_The records_:

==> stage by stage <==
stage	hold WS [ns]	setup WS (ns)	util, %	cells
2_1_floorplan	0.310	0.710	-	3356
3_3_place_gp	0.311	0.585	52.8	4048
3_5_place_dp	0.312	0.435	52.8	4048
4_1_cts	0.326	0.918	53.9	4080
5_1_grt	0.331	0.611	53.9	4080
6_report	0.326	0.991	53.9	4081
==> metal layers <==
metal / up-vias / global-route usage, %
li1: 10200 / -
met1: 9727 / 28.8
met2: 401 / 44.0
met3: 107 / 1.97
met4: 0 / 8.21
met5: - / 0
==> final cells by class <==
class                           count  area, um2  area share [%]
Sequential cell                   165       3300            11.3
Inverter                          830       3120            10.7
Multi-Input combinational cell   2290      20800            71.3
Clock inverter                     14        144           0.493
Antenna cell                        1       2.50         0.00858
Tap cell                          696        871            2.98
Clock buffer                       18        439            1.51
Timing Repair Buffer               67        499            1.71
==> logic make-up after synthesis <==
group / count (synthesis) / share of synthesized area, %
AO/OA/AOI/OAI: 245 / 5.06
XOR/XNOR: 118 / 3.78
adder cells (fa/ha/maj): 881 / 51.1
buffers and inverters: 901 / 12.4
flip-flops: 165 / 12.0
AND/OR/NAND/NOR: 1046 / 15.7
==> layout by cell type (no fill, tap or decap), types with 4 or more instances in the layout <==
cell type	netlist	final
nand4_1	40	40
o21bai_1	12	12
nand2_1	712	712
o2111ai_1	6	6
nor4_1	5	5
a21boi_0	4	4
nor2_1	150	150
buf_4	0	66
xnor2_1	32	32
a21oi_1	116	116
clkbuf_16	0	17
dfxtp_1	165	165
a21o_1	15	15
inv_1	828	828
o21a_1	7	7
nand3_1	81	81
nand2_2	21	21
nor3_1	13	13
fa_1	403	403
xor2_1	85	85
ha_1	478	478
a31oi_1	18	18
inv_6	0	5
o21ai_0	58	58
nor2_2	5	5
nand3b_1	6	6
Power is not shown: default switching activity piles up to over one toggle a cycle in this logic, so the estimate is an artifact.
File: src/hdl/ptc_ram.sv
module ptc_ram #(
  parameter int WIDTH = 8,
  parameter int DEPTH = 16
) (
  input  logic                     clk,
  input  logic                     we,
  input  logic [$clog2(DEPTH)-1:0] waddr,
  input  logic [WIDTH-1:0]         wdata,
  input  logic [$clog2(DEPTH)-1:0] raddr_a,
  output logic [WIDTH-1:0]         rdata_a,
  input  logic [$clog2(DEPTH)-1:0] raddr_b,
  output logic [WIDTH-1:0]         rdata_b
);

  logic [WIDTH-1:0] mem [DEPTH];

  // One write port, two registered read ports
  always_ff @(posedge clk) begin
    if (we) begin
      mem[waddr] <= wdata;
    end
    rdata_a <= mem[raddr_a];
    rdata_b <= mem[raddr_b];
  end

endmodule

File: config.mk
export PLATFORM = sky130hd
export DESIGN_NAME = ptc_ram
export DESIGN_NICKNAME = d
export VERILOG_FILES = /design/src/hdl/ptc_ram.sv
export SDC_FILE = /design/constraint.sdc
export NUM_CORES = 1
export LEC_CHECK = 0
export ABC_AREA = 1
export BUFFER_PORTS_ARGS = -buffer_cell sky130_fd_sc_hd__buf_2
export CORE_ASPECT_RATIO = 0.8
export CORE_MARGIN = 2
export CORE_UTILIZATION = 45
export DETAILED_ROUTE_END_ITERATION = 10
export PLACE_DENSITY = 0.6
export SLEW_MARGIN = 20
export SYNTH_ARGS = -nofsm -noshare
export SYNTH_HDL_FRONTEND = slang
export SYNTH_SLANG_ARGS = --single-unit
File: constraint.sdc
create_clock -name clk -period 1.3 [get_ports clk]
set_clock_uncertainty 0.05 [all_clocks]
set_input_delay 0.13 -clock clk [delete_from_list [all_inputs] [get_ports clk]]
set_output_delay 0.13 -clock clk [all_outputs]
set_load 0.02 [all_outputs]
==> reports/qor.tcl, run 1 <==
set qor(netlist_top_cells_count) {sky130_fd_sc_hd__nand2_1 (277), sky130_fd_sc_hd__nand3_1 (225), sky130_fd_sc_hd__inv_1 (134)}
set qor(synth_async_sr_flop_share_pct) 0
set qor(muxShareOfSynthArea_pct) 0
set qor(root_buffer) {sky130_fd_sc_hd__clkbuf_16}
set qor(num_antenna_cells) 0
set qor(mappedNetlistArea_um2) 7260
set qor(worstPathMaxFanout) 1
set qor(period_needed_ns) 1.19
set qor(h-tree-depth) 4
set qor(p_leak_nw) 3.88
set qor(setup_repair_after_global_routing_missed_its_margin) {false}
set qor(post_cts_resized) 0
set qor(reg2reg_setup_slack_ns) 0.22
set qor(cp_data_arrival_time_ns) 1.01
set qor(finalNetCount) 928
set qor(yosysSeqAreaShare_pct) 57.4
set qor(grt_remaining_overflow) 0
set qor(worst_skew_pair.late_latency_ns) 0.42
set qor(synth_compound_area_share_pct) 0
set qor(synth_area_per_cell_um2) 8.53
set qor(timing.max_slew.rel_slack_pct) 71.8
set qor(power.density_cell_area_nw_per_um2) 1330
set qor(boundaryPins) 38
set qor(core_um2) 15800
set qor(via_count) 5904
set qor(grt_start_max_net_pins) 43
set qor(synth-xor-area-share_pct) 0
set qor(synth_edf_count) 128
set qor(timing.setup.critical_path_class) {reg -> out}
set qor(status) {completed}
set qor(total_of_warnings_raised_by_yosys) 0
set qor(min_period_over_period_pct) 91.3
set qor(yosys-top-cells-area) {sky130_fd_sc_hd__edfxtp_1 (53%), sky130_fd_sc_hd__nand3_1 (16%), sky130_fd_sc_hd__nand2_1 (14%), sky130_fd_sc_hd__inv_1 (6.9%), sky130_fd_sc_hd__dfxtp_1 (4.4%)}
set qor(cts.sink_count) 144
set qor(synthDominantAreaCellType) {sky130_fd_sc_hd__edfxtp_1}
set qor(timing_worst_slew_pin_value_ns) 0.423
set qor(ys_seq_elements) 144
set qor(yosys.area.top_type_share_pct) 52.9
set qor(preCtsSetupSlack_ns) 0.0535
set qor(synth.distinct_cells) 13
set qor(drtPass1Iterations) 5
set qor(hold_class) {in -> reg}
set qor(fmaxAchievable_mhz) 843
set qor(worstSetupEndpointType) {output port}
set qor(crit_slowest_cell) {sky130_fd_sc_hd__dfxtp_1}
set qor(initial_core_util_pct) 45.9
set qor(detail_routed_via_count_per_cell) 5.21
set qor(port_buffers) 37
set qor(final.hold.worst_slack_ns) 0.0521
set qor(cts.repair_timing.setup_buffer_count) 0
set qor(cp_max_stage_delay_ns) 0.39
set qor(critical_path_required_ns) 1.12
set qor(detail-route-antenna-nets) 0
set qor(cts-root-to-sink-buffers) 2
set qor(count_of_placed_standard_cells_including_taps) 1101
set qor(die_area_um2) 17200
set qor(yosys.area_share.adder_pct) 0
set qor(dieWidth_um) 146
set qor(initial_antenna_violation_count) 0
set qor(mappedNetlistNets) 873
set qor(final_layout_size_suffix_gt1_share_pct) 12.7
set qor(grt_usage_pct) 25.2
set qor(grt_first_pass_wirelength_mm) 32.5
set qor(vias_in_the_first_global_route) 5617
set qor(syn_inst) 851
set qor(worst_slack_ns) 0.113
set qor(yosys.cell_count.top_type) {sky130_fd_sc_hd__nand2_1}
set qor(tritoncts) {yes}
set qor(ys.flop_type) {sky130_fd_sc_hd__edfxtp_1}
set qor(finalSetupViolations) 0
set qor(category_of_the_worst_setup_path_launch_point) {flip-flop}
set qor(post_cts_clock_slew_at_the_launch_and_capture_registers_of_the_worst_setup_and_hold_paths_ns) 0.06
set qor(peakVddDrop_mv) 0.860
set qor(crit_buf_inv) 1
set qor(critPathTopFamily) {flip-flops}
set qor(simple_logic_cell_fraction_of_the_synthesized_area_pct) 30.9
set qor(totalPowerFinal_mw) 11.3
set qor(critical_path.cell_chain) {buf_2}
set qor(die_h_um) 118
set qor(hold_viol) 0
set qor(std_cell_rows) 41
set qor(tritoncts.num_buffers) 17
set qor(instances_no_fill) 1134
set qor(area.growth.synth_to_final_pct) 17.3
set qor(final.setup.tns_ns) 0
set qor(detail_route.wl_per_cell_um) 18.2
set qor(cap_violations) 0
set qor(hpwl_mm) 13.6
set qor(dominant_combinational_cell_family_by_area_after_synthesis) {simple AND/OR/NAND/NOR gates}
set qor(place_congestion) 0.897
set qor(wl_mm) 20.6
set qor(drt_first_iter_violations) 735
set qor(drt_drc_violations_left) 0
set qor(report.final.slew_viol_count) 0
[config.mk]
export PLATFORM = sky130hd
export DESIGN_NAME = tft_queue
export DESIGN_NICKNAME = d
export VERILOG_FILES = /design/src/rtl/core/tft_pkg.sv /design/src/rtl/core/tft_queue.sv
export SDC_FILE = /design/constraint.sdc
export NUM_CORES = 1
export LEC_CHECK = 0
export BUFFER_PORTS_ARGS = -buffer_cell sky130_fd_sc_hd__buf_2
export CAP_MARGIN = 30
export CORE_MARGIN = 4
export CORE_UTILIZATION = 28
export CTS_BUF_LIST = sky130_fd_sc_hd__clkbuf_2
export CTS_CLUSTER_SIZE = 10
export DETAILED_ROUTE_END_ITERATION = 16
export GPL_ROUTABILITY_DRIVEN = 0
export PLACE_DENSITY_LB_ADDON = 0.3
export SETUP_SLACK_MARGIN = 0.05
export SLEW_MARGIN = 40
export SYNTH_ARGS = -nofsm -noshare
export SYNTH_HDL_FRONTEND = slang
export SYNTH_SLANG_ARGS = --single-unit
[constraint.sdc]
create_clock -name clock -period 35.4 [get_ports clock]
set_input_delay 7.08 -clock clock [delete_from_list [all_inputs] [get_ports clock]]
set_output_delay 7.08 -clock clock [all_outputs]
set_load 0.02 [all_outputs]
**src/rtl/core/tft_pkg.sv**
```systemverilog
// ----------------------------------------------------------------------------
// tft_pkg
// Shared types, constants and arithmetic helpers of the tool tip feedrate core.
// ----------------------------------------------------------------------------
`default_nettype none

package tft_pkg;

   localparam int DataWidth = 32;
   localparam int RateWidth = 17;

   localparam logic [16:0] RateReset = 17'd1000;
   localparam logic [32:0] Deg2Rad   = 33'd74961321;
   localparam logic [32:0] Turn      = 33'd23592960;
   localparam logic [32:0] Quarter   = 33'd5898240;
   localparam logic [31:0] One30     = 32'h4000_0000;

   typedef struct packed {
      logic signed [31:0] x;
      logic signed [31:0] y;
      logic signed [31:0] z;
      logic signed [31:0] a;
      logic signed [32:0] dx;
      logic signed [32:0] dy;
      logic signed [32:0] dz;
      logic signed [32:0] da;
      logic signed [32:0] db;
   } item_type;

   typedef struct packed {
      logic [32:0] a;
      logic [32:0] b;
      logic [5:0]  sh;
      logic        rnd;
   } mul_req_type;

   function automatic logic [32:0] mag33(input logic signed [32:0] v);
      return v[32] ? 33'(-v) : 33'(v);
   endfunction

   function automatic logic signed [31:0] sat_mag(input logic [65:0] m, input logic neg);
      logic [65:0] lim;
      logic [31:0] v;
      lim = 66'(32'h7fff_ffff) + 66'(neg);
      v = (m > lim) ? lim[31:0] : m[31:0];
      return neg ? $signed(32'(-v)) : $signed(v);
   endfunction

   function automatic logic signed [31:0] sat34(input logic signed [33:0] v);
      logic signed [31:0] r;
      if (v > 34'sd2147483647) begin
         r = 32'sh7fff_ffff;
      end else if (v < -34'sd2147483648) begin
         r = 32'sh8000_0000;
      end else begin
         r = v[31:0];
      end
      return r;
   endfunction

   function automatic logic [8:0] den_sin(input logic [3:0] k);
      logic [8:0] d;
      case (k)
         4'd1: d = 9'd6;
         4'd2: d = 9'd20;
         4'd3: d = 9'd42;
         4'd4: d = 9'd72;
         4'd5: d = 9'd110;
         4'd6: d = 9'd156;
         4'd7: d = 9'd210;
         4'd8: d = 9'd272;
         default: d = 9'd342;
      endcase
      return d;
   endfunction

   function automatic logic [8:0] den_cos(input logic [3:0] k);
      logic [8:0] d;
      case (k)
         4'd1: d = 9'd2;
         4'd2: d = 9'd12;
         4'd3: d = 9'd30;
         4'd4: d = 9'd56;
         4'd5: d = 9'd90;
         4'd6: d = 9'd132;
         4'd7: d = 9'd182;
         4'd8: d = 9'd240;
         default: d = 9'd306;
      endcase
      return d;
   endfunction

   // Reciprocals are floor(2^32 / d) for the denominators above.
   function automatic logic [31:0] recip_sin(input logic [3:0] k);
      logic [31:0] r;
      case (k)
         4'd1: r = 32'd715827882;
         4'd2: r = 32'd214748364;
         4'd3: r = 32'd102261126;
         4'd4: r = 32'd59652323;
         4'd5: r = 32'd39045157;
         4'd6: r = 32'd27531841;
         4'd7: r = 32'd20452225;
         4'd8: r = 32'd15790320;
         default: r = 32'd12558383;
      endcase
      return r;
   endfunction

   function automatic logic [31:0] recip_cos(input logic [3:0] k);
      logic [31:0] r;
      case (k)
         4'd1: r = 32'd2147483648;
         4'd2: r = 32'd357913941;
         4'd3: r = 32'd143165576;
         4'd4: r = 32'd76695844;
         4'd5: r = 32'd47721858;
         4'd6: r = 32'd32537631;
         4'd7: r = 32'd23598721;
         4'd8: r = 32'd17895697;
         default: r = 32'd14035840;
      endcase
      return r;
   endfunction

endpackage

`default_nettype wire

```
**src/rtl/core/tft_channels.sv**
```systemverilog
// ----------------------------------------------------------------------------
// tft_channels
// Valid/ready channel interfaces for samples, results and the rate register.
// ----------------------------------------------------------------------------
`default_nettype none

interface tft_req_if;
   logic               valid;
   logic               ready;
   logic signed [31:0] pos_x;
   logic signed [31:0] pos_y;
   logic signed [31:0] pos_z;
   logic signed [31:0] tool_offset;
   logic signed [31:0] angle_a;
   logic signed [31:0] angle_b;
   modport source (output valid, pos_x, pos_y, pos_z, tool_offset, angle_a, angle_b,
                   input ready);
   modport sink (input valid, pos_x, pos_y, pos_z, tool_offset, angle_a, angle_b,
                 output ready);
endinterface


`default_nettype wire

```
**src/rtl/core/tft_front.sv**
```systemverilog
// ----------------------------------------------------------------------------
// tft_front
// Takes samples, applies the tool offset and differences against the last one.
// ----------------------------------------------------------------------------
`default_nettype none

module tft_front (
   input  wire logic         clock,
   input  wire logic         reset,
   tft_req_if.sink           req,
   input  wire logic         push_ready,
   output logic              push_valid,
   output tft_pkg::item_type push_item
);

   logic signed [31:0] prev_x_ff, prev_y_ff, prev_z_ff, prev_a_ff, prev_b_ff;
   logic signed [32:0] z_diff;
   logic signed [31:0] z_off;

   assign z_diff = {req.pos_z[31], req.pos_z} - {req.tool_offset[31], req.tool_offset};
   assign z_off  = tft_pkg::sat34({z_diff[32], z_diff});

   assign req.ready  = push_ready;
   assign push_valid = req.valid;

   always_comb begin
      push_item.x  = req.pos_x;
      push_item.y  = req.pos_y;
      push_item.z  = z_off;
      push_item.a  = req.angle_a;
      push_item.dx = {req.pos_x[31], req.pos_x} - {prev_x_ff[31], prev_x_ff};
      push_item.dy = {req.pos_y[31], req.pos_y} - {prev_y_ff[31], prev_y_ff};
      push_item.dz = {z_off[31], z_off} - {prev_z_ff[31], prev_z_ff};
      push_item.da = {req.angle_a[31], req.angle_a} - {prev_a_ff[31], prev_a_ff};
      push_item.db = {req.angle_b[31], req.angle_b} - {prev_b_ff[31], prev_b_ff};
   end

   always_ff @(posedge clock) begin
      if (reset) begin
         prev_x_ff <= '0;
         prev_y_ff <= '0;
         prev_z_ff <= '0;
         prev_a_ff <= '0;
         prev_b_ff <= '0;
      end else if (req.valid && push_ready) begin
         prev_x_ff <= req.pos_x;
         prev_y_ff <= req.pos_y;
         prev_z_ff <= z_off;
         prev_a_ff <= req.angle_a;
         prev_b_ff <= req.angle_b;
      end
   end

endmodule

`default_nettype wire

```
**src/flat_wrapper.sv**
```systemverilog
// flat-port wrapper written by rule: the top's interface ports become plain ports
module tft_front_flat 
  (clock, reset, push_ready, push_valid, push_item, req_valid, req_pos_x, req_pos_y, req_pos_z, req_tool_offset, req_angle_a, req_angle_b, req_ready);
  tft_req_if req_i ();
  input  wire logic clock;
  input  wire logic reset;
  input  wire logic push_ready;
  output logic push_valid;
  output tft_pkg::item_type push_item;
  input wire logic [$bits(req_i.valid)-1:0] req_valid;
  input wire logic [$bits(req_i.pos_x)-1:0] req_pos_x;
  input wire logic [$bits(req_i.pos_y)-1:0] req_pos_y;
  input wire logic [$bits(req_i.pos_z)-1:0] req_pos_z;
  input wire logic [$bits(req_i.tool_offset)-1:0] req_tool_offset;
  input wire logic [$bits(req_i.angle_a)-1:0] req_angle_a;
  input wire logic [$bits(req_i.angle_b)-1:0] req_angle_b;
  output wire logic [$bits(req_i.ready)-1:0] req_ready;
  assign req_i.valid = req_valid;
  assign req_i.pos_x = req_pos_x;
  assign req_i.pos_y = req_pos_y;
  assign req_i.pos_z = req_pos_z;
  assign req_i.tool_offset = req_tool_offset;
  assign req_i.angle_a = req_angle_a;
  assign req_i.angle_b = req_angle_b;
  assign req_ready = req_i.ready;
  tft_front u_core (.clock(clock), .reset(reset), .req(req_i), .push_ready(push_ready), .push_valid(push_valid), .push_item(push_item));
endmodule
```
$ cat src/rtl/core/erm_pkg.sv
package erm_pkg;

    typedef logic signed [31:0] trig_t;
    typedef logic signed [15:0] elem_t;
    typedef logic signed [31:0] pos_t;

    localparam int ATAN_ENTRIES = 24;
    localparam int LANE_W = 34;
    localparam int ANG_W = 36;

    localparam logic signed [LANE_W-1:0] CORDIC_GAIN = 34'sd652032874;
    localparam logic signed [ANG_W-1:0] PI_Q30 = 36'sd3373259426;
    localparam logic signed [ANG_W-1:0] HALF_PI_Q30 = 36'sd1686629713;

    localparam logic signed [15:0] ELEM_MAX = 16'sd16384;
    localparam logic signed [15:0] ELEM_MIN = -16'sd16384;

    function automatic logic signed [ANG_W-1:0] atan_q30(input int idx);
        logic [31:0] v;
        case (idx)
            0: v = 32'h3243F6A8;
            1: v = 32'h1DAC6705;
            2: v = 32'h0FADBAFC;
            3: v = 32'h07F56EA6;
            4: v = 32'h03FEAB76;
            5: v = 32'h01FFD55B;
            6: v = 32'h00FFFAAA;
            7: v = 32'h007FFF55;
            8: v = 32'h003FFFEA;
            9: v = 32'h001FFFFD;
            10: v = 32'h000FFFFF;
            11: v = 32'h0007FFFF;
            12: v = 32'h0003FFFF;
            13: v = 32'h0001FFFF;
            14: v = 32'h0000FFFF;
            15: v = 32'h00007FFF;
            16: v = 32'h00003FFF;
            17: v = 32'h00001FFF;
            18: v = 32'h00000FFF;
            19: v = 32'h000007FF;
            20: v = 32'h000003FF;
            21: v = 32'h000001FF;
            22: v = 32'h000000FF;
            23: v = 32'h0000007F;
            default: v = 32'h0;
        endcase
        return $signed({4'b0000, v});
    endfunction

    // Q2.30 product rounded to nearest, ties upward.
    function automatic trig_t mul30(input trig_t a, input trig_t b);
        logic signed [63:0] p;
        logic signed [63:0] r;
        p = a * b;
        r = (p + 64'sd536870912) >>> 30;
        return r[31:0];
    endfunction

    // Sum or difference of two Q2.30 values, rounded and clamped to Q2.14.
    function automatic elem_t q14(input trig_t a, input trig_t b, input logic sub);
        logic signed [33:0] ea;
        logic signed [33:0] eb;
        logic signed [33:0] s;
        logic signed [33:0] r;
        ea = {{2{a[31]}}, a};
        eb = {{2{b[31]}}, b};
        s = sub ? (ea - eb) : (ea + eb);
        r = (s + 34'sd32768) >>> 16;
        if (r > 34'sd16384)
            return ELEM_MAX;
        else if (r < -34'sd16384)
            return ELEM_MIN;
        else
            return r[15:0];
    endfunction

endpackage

_Task directions_: Show all lines in the records above that hold "metal".

_Solution to this exercise_:
==> metal layers <==
metal / up-vias / global-route usage, %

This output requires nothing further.